* WORK INSTRUCTION *
What is needed here is an exact repetition of the records below, beginning at the line that has "RePlAce Congestion = 0.7852" and stopping after the line that has "Yosys cell types = 32".

SUPPLIED RECORDS START

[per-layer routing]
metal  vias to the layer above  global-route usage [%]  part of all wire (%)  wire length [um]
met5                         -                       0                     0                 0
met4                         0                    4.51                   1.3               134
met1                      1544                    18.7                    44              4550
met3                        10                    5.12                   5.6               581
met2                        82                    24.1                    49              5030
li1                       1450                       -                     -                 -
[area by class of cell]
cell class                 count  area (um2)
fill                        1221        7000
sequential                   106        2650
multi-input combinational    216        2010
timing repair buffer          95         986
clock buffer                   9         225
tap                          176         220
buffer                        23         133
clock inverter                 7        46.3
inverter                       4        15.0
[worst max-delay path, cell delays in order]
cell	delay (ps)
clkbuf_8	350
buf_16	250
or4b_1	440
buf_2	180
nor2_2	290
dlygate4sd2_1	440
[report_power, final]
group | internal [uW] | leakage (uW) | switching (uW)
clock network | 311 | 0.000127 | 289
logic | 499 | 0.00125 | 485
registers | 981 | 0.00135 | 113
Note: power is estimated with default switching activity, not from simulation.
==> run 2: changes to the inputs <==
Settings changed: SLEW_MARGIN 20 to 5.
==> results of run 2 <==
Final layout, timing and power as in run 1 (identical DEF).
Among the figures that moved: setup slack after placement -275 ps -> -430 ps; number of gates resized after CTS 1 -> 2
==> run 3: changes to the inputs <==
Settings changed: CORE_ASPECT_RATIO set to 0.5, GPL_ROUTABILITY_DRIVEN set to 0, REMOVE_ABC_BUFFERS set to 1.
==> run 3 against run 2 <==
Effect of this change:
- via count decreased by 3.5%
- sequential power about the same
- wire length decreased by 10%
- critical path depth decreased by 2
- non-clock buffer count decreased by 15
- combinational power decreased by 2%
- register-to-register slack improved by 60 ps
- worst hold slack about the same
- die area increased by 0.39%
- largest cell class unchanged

SUPPLIED RECORDS END
SUPPLIED RECORDS START

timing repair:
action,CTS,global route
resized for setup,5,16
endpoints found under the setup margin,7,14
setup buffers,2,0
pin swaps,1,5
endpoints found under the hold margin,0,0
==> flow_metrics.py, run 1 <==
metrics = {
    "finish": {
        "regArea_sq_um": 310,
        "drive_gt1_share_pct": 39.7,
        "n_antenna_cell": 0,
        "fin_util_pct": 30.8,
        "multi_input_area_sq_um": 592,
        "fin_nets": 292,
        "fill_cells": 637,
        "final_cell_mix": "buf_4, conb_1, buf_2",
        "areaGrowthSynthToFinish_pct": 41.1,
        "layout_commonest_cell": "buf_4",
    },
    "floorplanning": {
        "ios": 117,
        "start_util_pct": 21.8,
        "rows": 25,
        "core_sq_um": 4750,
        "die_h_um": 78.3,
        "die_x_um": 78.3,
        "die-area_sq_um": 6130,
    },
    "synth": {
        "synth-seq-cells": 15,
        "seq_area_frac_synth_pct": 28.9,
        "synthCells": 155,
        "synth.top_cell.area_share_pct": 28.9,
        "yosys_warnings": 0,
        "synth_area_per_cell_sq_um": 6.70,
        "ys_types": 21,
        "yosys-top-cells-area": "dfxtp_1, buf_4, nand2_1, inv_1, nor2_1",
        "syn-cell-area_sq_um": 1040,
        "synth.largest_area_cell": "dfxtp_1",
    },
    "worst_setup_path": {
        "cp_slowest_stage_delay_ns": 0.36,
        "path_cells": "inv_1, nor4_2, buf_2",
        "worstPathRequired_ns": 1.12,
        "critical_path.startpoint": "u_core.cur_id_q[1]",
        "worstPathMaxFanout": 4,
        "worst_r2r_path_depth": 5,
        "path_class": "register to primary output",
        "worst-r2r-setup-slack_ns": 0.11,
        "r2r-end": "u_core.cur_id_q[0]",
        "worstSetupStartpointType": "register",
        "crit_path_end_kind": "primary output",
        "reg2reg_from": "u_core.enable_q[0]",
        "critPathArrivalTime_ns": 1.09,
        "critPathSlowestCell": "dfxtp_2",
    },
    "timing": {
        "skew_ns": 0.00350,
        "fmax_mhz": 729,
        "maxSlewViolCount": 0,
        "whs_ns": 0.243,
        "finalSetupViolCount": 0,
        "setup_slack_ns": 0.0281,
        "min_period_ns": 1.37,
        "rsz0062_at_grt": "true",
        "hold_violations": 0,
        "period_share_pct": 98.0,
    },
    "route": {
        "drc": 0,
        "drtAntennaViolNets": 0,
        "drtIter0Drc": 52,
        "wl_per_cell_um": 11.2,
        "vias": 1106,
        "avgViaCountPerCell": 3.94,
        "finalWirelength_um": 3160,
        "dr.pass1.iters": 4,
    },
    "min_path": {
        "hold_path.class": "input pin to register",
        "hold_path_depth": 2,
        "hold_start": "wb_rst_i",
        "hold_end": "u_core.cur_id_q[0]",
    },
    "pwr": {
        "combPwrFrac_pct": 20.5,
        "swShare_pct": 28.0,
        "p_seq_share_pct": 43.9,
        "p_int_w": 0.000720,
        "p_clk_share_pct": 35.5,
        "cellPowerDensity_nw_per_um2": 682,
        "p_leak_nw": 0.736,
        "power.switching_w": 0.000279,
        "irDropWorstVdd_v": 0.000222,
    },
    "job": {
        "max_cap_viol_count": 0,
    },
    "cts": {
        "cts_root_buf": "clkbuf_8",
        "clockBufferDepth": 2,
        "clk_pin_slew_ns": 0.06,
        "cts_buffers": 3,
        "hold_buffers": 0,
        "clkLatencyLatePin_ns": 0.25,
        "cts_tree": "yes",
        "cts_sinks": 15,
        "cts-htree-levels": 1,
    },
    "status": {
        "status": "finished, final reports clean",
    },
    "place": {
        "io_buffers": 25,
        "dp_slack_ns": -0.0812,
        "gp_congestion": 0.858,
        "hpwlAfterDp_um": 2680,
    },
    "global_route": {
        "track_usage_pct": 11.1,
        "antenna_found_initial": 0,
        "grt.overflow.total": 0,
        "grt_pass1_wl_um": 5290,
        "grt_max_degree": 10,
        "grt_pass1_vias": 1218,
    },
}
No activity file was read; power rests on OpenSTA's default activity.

SUPPLIED RECORDS END
SUPPLIED RECORDS START

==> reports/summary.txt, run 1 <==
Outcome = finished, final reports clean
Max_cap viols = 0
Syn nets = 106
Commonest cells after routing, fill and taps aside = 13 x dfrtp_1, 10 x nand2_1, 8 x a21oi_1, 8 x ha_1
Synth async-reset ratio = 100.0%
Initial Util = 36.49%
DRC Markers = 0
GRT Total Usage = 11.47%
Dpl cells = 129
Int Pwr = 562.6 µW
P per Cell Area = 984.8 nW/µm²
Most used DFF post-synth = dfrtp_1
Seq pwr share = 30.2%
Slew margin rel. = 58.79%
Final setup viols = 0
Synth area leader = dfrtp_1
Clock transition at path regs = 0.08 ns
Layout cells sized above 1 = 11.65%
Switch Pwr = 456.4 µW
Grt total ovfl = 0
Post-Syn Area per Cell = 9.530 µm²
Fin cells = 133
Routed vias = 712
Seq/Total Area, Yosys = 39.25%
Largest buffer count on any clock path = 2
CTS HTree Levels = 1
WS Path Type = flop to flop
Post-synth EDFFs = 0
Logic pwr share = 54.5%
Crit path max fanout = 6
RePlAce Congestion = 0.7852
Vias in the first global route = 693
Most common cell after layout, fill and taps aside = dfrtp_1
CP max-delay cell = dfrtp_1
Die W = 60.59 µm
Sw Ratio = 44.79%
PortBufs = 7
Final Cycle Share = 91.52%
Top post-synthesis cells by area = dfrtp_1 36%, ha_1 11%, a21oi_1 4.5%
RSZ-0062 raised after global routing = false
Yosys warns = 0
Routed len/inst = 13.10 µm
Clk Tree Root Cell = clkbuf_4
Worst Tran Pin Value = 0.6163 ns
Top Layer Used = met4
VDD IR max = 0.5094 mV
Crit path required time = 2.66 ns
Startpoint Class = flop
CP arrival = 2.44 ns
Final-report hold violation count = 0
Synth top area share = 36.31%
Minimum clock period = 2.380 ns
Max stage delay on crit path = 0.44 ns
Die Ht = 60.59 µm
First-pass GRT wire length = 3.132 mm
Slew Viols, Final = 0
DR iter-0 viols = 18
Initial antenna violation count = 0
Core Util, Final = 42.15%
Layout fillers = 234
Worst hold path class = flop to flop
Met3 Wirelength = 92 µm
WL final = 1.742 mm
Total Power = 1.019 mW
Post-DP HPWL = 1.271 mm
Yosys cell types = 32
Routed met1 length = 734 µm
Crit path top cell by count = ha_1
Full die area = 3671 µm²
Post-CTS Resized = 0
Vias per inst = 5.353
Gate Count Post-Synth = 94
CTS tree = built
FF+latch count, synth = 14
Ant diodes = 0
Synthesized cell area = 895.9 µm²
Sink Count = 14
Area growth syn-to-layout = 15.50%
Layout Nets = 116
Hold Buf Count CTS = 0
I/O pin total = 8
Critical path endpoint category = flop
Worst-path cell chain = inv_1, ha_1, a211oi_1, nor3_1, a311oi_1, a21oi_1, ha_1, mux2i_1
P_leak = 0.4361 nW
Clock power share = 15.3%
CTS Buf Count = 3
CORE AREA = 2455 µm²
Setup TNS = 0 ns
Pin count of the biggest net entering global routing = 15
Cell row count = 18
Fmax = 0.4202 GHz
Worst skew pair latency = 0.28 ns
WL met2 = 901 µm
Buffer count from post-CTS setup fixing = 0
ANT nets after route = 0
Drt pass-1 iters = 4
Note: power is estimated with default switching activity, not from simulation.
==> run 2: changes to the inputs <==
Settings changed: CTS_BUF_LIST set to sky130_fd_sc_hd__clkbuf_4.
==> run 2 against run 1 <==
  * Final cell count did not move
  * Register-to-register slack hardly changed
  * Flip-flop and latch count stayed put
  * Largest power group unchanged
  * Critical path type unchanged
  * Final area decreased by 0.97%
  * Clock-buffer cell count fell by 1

SUPPLIED RECORDS END

* SOLUTION *
RePlAce Congestion = 0.7852
Vias in the first global route = 693
Most common cell after layout, fill and taps aside = dfrtp_1
CP max-delay cell = dfrtp_1
Die W = 60.59 µm
Sw Ratio = 44.79%
PortBufs = 7
Final Cycle Share = 91.52%
Top post-synthesis cells by area = dfrtp_1 36%, ha_1 11%, a21oi_1 4.5%
RSZ-0062 raised after global routing = false
Yosys warns = 0
Routed len/inst = 13.10 µm
Clk Tree Root Cell = clkbuf_4
Worst Tran Pin Value = 0.6163 ns
Top Layer Used = met4
VDD IR max = 0.5094 mV
Crit path required time = 2.66 ns
Startpoint Class = flop
CP arrival = 2.44 ns
Final-report hold violation count = 0
Synth top area share = 36.31%
Minimum clock period = 2.380 ns
Max stage delay on crit path = 0.44 ns
Die Ht = 60.59 µm
First-pass GRT wire length = 3.132 mm
Slew Viols, Final = 0
DR iter-0 viols = 18
Initial antenna violation count = 0
Core Util, Final = 42.15%
Layout fillers = 234
Worst hold path class = flop to flop
Met3 Wirelength = 92 µm
WL final = 1.742 mm
Total Power = 1.019 mW
Post-DP HPWL = 1.271 mm
Yosys cell types = 32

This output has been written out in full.